1- Cirurgias dolorosas e sujas


Na idade média, os chamados cirurgiões não tinham qualquer conhecimento sobre a anatomia humana, sobre antissépticos e, muito menos, anestésicos. Era aterrorizante ser um paciente nessas horas, mas não havia muita escolha. Para se livrar da dor, o doente era submetido a mais dor. Em grande parte da história, monges se tornavam cirurgiões, já que eles tinham acesso à literatura sobre medicina. Mas, em meados de 1215, o Papa em questão ordenou que os monges parassem com este trabalho. As cirurgias passaram a ser feitas por fazendeiros que tinham um pouco de experiência tratando animais.

2- Cura da catarata

A catarata era tratada por “procedimento cirúrgico”. O cirurgião inseria uma faca ou de uma agulha pela córnea, forçando as lentes do olho até o fundo do órgão. Depois, uma seringa era usada para extrair por sucção a catarata.

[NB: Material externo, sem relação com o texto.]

### src/rtl/sgtr_pkg.sv
// Shared types, constants and the 5x7 font table for the scaled glyph text rasterizer.
// Used by sgtr_col_mask and scaled_glyph_text_rasterizer; no dependencies.
package sgtr_pkg;

  localparam int FRAME_COLUMNS_DEF = 128;
  localparam int FRAME_PAGES_DEF   = 8;
  localparam int GLYPH_COLS        = 5;
  localparam int GLYPH_ROWS        = 7;
  localparam int PAGE_ROWS         = 8;

  typedef enum logic [1:0] {
    OP_CLEAR = 2'd0,
    OP_NEW   = 2'd1,
    OP_CONT  = 2'd2,
    OP_READ  = 2'd3
  } op_e;

  // Entry 0 is the leftmost column, bit 0 the top row.
  typedef logic [GLYPH_COLS-1:0][GLYPH_ROWS-1:0] glyph_t;

  typedef struct packed {
    logic   missing;
    glyph_t cols;
  } glyph_lookup_t;

  // Vertical walk position inside a scaled glyph column.
  typedef struct packed {
    logic [2:0] row;
    logic [3:0] sy;
  } rowpos_t;

  function automatic glyph_t g5(logic [7:0] a, logic [7:0] b, logic [7:0] c,
                                logic [7:0] d, logic [7:0] e);
    glyph_t g;
    g[0] = a[6:0];
    g[1] = b[6:0];
    g[2] = c[6:0];
    g[3] = d[6:0];
    g[4] = e[6:0];
    return g;
  endfunction

  function automatic glyph_lookup_t font_lookup(logic [7:0] code);
    glyph_lookup_t r;
    r.missing = 1'b0;
    case (code)
      8'h20: r.cols = g5(8'h00, 8'h00, 8'h00, 8'h00, 8'h00);
      8'h30: r.cols = g5(8'h3E, 8'h51, 8'h49, 8'h45, 8'h3E);
      8'h31: r.cols = g5(8'h00, 8'h42, 8'h7F, 8'h40, 8'h00);
      8'h32: r.cols = g5(8'h42, 8'h61, 8'h51, 8'h49, 8'h46);
      8'h33: r.cols = g5(8'h21, 8'h41, 8'h45, 8'h4B, 8'h31);
      8'h34: r.cols = g5(8'h18, 8'h14, 8'h12, 8'h7F, 8'h10);
      8'h35: r.cols = g5(8'h27, 8'h45, 8'h45, 8'h45, 8'h39);
      8'h36: r.cols = g5(8'h3C, 8'h4A, 8'h49, 8'h49, 8'h30);
      8'h37: r.cols = g5(8'h01, 8'h71, 8'h09, 8'h05, 8'h03);
      8'h38: r.cols = g5(8'h36, 8'h49, 8'h49, 8'h49, 8'h36);
      8'h39: r.cols = g5(8'h06, 8'h49, 8'h49, 8'h29, 8'h1E);
      8'h2E: r.cols = g5(8'h00, 8'h60, 8'h60, 8'h00, 8'h00);
      8'h2D: r.cols = g5(8'h08, 8'h08, 8'h08, 8'h08, 8'h08);
      8'h3A: r.cols = g5(8'h00, 8'h36, 8'h36, 8'h00, 8'h00);
      8'h25: r.cols = g5(8'h23, 8'h13, 8'h08, 8'h64, 8'h62);
      8'h43: r.cols = g5(8'h3E, 8'h41, 8'h41, 8'h41, 8'h22);
      8'h45: r.cols = g5(8'h7F, 8'h49, 8'h49, 8'h49, 8'h41);
      8'h48: r.cols = g5(8'h7F, 8'h08, 8'h08, 8'h08, 8'h7F);
      8'h49: r.cols = g5(8'h00, 8'h41, 8'h7F, 8'h41, 8'h00);
      8'h4C: r.cols = g5(8'h7F, 8'h40, 8'h40, 8'h40, 8'h40);
      8'h4D: r.cols = g5(8'h7F, 8'h02, 8'h0C, 8'h02, 8'h7F);
      8'h4F: r.cols = g5(8'h3E, 8'h41, 8'h41, 8'h41, 8'h3E);
      8'h50: r.cols = g5(8'h7F, 8'h09, 8'h09, 8'h09, 8'h06);
      8'h52: r.cols = g5(8'h7F, 8'h09, 8'h19, 8'h29, 8'h46);
      8'h53: r.cols = g5(8'h46, 8'h49, 8'h49, 8'h49, 8'h31);
      8'h54: r.cols = g5(8'h01, 8'h01, 8'h7F, 8'h01, 8'h01);
      8'h55: r.cols = g5(8'h3F, 8'h40, 8'h40, 8'h40, 8'h3F);
      8'h58: r.cols = g5(8'h63, 8'h14, 8'h08, 8'h14, 8'h63);
      8'hB0: r.cols = g5(8'h00, 8'h07, 8'h05, 8'h07, 8'h00);
      default: begin
        // unknown code: solid block
        r.missing = 1'b1;
        r.cols    = g5(8'h7F, 8'h7F, 8'h7F, 8'h7F, 8'h7F);
      end
    endcase
    return r;
  endfunction

endpackage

3- Sangria era o tratamento para quase tudo

Na idade média, os médicos acreditavam que praticamente todas as doenças eram causadas por excesso de líquido no corpo. Então praticar a sangria era uma forma de resolver quase todos os problemas de saúde. Se uma mulher menstruava por mais dias, eles faziam a sangria para diminuir o sangramento. Os médicos cortavam a veia do braço e o sangue fluía. A sangria matou muitas pessoas na época.

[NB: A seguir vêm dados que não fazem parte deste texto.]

<file path="config.mk">
export PLATFORM = sky130hd
export DESIGN_NAME = servo_status_packet_checker_top_flat
export DESIGN_NICKNAME = d
export VERILOG_FILES = /design/src/rtl/sspc_pkg.sv /design/src/rtl/sspc_ifs.sv /design/src/rtl/sspc_front.sv /design/src/rtl/sspc_queue.sv /design/src/rtl/sspc_back.sv /design/src/rtl/servo_status_packet_checker_top.sv /design/src/flat_wrapper.sv
export SDC_FILE = /design/constraint.sdc
export NUM_CORES = 1
export LEC_CHECK = 0
export BUFFER_PORTS_ARGS = -buffer_cell sky130_fd_sc_hd__buf_2
export CORE_MARGIN = 10
export CORE_UTILIZATION = 61
export DETAILED_ROUTE_END_ITERATION = 10
export GPL_ROUTABILITY_DRIVEN = 0
export GPL_TIMING_DRIVEN = 0
export PLACE_DENSITY = 0.77
export SYNTH_ARGS = -nofsm -noshare
export SYNTH_HDL_FRONTEND = slang
export SYNTH_SLANG_ARGS = --single-unit
</file>
<file path="constraint.sdc">
create_clock -name clk -period 7.6 [get_ports clk]
set_clock_uncertainty 0.1 [all_clocks]
set_input_delay 1.52 -clock clk [delete_from_list [all_inputs] [get_ports clk]]
set_output_delay 1.52 -clock clk [all_outputs]
set_load 0.05 [all_outputs]
</file>
<file path="src/rtl/sspc_pkg.sv">
package sspc_pkg;

  // Packet geometry.
  localparam int MAX_PACKET_BYTES_DEF = 13;
  localparam int MAX_RUN              = 7;
  localparam int PIDX_W               = 3;
  localparam int PARAM_POS            = 3;
  localparam int LEN_W                = 9;
  localparam int QUEUE_DEPTH          = 2;

  localparam logic [7:0] HEADER_BYTE = 8'hFF;
  localparam logic [7:0] SUM_GOOD    = 8'hFF;

  typedef enum logic {
    CMD_BYTE = 1'b0,
    CMD_IDLE = 1'b1
  } cmd_t;

  // Everything the back end needs to emit the run of one closed packet.
  typedef struct packed {
    logic                           found;
    logic [7:0]                     sid;
    logic [7:0]                     dstat;
    logic                           header_bad;
    logic                           length_bad;
    logic                           checksum_bad;
    logic                           id_mismatch;
    logic [PIDX_W-1:0]              nparams;
    logic [MAX_RUN-1:0][7:0]        params;
  } summary_t;

endpackage

</file>
<file path="src/rtl/sspc_ifs.sv">
interface sspc_in_if;
  logic       valid;
  logic       ready;
  logic       command;
  logic [7:0] rx_byte;

  modport source (output valid, output command, output rx_byte, input ready);
  modport sink   (input valid, input command, input rx_byte, output ready);
endinterface

interface sspc_out_if;
  logic       valid;
  logic       ready;
  logic       packet_found;
  logic [7:0] reply_id;
  logic [7:0] device_status;
  logic       header_bad;
  logic       length_bad;
  logic       checksum_bad;
  logic       id_mismatch;
  logic       param_valid;
  logic [2:0] param_index;
  logic [7:0] param_byte;
  logic       last;

  modport source (output valid, output packet_found, output reply_id, output device_status,
                  output header_bad, output length_bad, output checksum_bad,
                  output id_mismatch, output param_valid, output param_index,
                  output param_byte, output last, input ready);
  modport sink   (input valid, input packet_found, input reply_id, input device_status,
                  input header_bad, input length_bad, input checksum_bad,
                  input id_mismatch, input param_valid, input param_index,
                  input param_byte, input last, output ready);
endinterface

interface sspc_cfg_if;
  logic       valid;
  logic       ready;
  logic [7:0] data;

  modport source (output valid, output data, input ready);
  modport sink   (input valid, input data, output ready);
endinterface

</file>
<file path="src/rtl/sspc_front.sv">
module sspc_front #(
  parameter int MAX_PACKET_BYTES = sspc_pkg::MAX_PACKET_BYTES_DEF
) (
  input  logic              clk,
  input  logic              rst,
  sspc_in_if.sink           req,
  sspc_cfg_if.sink          cfg,
  output logic              push,
  output sspc_pkg::summary_t push_data,
  input  logic              full
);
  import sspc_pkg::*;

  localparam int CW = $clog2(MAX_PACKET_BYTES + 1);

  logic [CW-1:0]           byte_count, byte_count_next;
  logic [CW-1:0]           ff_count, ff_count_next;
  logic                    in_header, in_header_next;
  logic [7:0]              sid, sid_next;
  logic [7:0]              len, len_next;
  logic [7:0]              dstat, dstat_next;
  logic [7:0]              sum, sum_next;
  logic [MAX_RUN-1:0][7:0] params, params_next;
  logic [7:0]              expected_id;

  logic                    accept;
  logic                    take_byte;
  logic [CW-1:0]           pos;
  logic [CW-1:0]           rest;
  logic [LEN_W-1:0]        over;

  assign req.ready = !full;
  assign cfg.ready = 1'b1;
  assign accept    = req.valid && req.ready;
  assign take_byte = accept && (req.command == CMD_BYTE) &&
                     (byte_count < CW'(MAX_PACKET_BYTES));
  assign pos       = byte_count - ff_count;

  always_comb begin
    byte_count_next = byte_count;
    ff_count_next   = ff_count;
    in_header_next  = in_header;
    sid_next        = sid;
    len_next        = len;
    dstat_next      = dstat;
    sum_next        = sum;
    params_next     = params;
    push            = 1'b0;
    push_data       = '0;
    rest            = '0;
    over            = '0;

    if (take_byte) begin
      byte_count_next = byte_count + CW'(1);
      if (in_header && req.rx_byte == HEADER_BYTE) begin
        ff_count_next = ff_count + CW'(1);
      end else begin
        in_header_next = 1'b0;
        if (pos == CW'(0)) sid_next = req.rx_byte;
        if (pos == CW'(1)) len_next = req.rx_byte;
        if (pos == CW'(2)) dstat_next = req.rx_byte;
        for (int j = 0; j < MAX_RUN; j++) begin
          if (LEN_W'(pos) == LEN_W'(j + PARAM_POS)) params_next[j] = req.rx_byte;
        end
        // The checksum covers id onwards for length-plus-two bytes.
        if (LEN_W'(pos) < LEN_W'(2) || LEN_W'(pos) < LEN_W'(len) + LEN_W'(2)) begin
          sum_next = sum + req.rx_byte;
        end
      end
    end

    if (accept && (req.command == CMD_IDLE || byte_count_next == CW'(MAX_PACKET_BYTES))) begin
      push = 1'b1;
      rest = byte_count_next - ff_count_next;
      if (rest != '0) begin
        push_data.found        = 1'b1;
        push_data.sid          = sid_next;
        push_data.dstat        = dstat_next;
        push_data.header_bad   = (ff_count_next != CW'(2));
        push_data.length_bad   = (LEN_W'(rest) != LEN_W'(len_next) + LEN_W'(2));
        push_data.checksum_bad = (sum_next != SUM_GOOD);
        push_data.id_mismatch  = (sid_next != expected_id);
        push_data.params       = params_next;
        if (LEN_W'(rest) > LEN_W'(4)) begin
          over = LEN_W'(rest) - LEN_W'(4);
          push_data.nparams = (over > LEN_W'(MAX_RUN)) ? PIDX_W'(MAX_RUN) : over[PIDX_W-1:0];
        end
      end
      byte_count_next = '0;
      ff_count_next   = '0;
      in_header_next  = 1'b1;
      sid_next        = '0;
      len_next        = '0;
      dstat_next      = '0;
      sum_next        = '0;
    end
  end

  always_ff @(posedge clk) begin
    params <= params_next;
    if (rst) begin
      byte_count  <= '0;
      ff_count    <= '0;
      in_header   <= 1'b1;
      sid         <= '0;
      len         <= '0;
      dstat       <= '0;
      sum         <= '0;
      expected_id <= 8'd1;
    end else begin
      byte_count <= byte_count_next;
      ff_count   <= ff_count_next;
      in_header  <= in_header_next;
      sid        <= sid_next;
      len        <= len_next;
      dstat      <= dstat_next;
      sum        <= sum_next;
      if (cfg.valid && cfg.ready) begin
        expected_id <= cfg.data;
      end
    end
  end

endmodule

</file>
<file path="src/rtl/sspc_queue.sv">
module sspc_queue #(
  parameter int DEPTH = sspc_pkg::QUEUE_DEPTH
) (
  input  logic               clk,
  input  logic               rst,
  input  logic               push,
  input  sspc_pkg::summary_t push_data,
  output logic               full,
  input  logic               pop,
  output sspc_pkg::summary_t head,
  output logic               empty
);
  import sspc_pkg::*;

  localparam int PW = (DEPTH > 1) ? $clog2(DEPTH) : 1;
  localparam int NW = $clog2(DEPTH + 1);

  summary_t      slots [DEPTH];
  logic [PW-1:0] wr_ptr;
  logic [PW-1:0] rd_ptr;
  logic [NW-1:0] fill;
  logic          do_push;
  logic          do_pop;

  assign full    = (fill == NW'(DEPTH));
  assign empty   = (fill == '0);
  assign do_push = push && !full;
  assign do_pop  = pop && !empty;
  assign head    = slots[rd_ptr];

  always_ff @(posedge clk) begin
    if (do_push) begin
      slots[wr_ptr] <= push_data;
    end
    if (rst) begin
      wr_ptr <= '0;
      rd_ptr <= '0;
      fill   <= '0;
    end else begin
      if (do_push) begin
        wr_ptr <= (wr_ptr == PW'(DEPTH - 1)) ? '0 : wr_ptr + PW'(1);
      end
      if (do_pop) begin
        rd_ptr <= (rd_ptr == PW'(DEPTH - 1)) ? '0 : rd_ptr + PW'(1);
      end
      fill <= fill + NW'(do_push) - NW'(do_pop);
    end
  end

endmodule

</file>
<file path="src/rtl/sspc_back.sv">
module sspc_back (
  input  logic               clk,
  input  logic               rst,
  input  logic               empty,
  input  sspc_pkg::summary_t head,
  output logic               pop,
  sspc_out_if.source         rsp
);
  import sspc_pkg::*;

  logic [PIDX_W-1:0] k;
  logic              has_params;
  logic              is_last;
  logic              fire;

  assign has_params = (head.nparams != '0);
  assign is_last    = !has_params || (k == head.nparams - PIDX_W'(1));
  assign fire       = rsp.valid && rsp.ready;
  assign pop        = fire && is_last;

  assign rsp.valid         = !empty;
  assign rsp.packet_found  = head.found;
  assign rsp.reply_id      = head.sid;
  assign rsp.device_status = head.dstat;
  assign rsp.header_bad    = head.header_bad;
  assign rsp.length_bad    = head.length_bad;
  assign rsp.checksum_bad  = head.checksum_bad;
  assign rsp.id_mismatch   = head.id_mismatch;
  assign rsp.param_valid   = has_params;
  assign rsp.param_index   = has_params ? k : '0;
  assign rsp.param_byte    = has_params ? head.params[k] : '0;
  assign rsp.last          = is_last;

  always_ff @(posedge clk) begin
    if (rst) begin
      k <= '0;
    end else if (fire) begin
      k <= is_last ? '0 : k + PIDX_W'(1);
    end
  end

endmodule

</file>
<file path="src/rtl/servo_status_packet_checker_top.sv">
// Latency: a byte word is absorbed in the cycle it is accepted; if the queue was empty, the
// first result word of a closed packet is offered on the cycle after the close is accepted.
// Throughput: one input word per cycle while the two-entry summary queue has room; a close
// emits its one to seven result words from the queue head, one per cycle while rsp is ready.
// Reset: synchronous rst empties the queue, clears the packet counters and sums, re-arms
// header detection and sets expected_id to 1.
module servo_status_packet_checker_top #(
  parameter int MAX_PACKET_BYTES = sspc_pkg::MAX_PACKET_BYTES_DEF
) (
  input logic       clk,
  input logic       rst,
  sspc_in_if.sink   req,
  sspc_cfg_if.sink  cfg,
  sspc_out_if.source rsp
);
  import sspc_pkg::*;

  // The front end tracks the packet as bytes arrive, so that at close the whole
  // summary, including the parameter bytes, is ready in the cycle of the closing word.
  summary_t push_data;
  summary_t head;
  logic     push;
  logic     full;
  logic     pop;
  logic     empty;

  sspc_front #(
    .MAX_PACKET_BYTES(MAX_PACKET_BYTES)
  ) u_front (
    .clk       (clk),
    .rst       (rst),
    .req       (req),
    .cfg       (cfg),
    .push      (push),
    .push_data (push_data),
    .full      (full)
  );

  // The queue lets new bytes be taken while an earlier packet's run still drains.
  sspc_queue #(
    .DEPTH(QUEUE_DEPTH)
  ) u_queue (
    .clk       (clk),
    .rst       (rst),
    .push      (push),
    .push_data (push_data),
    .full      (full),
    .pop       (pop),
    .head      (head),
    .empty     (empty)
  );

  // The back end walks the head packet's parameter bytes, one word per cycle while ready.
  sspc_back u_back (
    .clk   (clk),
    .rst   (rst),
    .empty (empty),
    .head  (head),
    .pop   (pop),
    .rsp   (rsp)
  );

endmodule

</file>
<file path="src/flat_wrapper.sv">
// flat-port wrapper written by rule: the top's interface ports become plain ports
module servo_status_packet_checker_top_flat import sspc_pkg::*;
#(
  parameter int MAX_PACKET_BYTES = sspc_pkg::MAX_PACKET_BYTES_DEF
)
  (clk, rst, req_valid, req_command, req_rx_byte, req_ready, cfg_valid, cfg_data, cfg_ready, rsp_valid, rsp_packet_found, rsp_reply_id, rsp_device_status, rsp_header_bad, rsp_length_bad, rsp_checksum_bad, rsp_id_mismatch, rsp_param_valid, rsp_param_index, rsp_param_byte, rsp_last, rsp_ready);
  sspc_in_if req_i ();
  sspc_cfg_if cfg_i ();
  sspc_out_if rsp_i ();
  input logic clk;
  input logic rst;
  input wire logic [$bits(req_i.valid)-1:0] req_valid;
  input wire logic [$bits(req_i.command)-1:0] req_command;
  input wire logic [$bits(req_i.rx_byte)-1:0] req_rx_byte;
  output wire logic [$bits(req_i.ready)-1:0] req_ready;
  input wire logic [$bits(cfg_i.valid)-1:0] cfg_valid;
  input wire logic [$bits(cfg_i.data)-1:0] cfg_data;
  output wire logic [$bits(cfg_i.ready)-1:0] cfg_ready;
  output wire logic [$bits(rsp_i.valid)-1:0] rsp_valid;
  output wire logic [$bits(rsp_i.packet_found)-1:0] rsp_packet_found;
  output wire logic [$bits(rsp_i.reply_id)-1:0] rsp_reply_id;
  output wire logic [$bits(rsp_i.device_status)-1:0] rsp_device_status;
  output wire logic [$bits(rsp_i.header_bad)-1:0] rsp_header_bad;
  output wire logic [$bits(rsp_i.length_bad)-1:0] rsp_length_bad;
  output wire logic [$bits(rsp_i.checksum_bad)-1:0] rsp_checksum_bad;
  output wire logic [$bits(rsp_i.id_mismatch)-1:0] rsp_id_mismatch;
  output wire logic [$bits(rsp_i.param_valid)-1:0] rsp_param_valid;
  output wire logic [$bits(rsp_i.param_index)-1:0] rsp_param_index;
  output wire logic [$bits(rsp_i.param_byte)-1:0] rsp_param_byte;
  output wire logic [$bits(rsp_i.last)-1:0] rsp_last;
  input wire logic [$bits(rsp_i.ready)-1:0] rsp_ready;
  assign req_i.valid = req_valid;
  assign req_i.command = req_command;
  assign req_i.rx_byte = req_rx_byte;
  assign req_ready = req_i.ready;
  assign cfg_i.valid = cfg_valid;
  assign cfg_i.data = cfg_data;
  assign cfg_ready = cfg_i.ready;
  assign rsp_valid = rsp_i.valid;
  assign rsp_packet_found = rsp_i.packet_found;
  assign rsp_reply_id = rsp_i.reply_id;
  assign rsp_device_status = rsp_i.device_status;
  assign rsp_header_bad = rsp_i.header_bad;
  assign rsp_length_bad = rsp_i.length_bad;
  assign rsp_checksum_bad = rsp_i.checksum_bad;
  assign rsp_id_mismatch = rsp_i.id_mismatch;
  assign rsp_param_valid = rsp_i.param_valid;
  assign rsp_param_index = rsp_i.param_index;
  assign rsp_param_byte = rsp_i.param_byte;
  assign rsp_last = rsp_i.last;
  assign rsp_i.ready = rsp_ready;
  servo_status_packet_checker_top #(.MAX_PACKET_BYTES(MAX_PACKET_BYTES)) u_core (.clk(clk), .rst(rst), .req(req_i), .cfg(cfg_i), .rsp(rsp_i));
endmodule
</file>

4- Parto, condenadas à morte

Quando uma mulher engravidava, já estava convencida da morte. Se sobrevivesse, era por obra divina. O parto normal era a única forma de colocar uma criança no mundo. Os partos eram feitos com mulher sentada sendo amparada pelo marido e a parteira fazia o serviço. Quando um bebê estava morto no útero, uma faca era usada para que ele fosse desmembrado ainda na barriga da mãe, para facilitar a “retirada” do feto. Quando a mãe morria no parto sua barriga era aberta para tentar salvar o bebê, que geralmente, também estava morto.

5- Hemorroidas, que dor!

Quem tinha hemorroidas passava por um sofrimento exponencial. O tratamento era queima-las com ferro quente. Há até uma história sobre um monge que, sofrendo com suas hemorroidas enquanto trabalhava no jardim, sentou se em uma pedra que, milagrosamente, o curou do problema. A pedra existe até hoje, com a marca das hemorroidas do monge, e é visitada por muitos que esperam curar seu “problema” até hoje.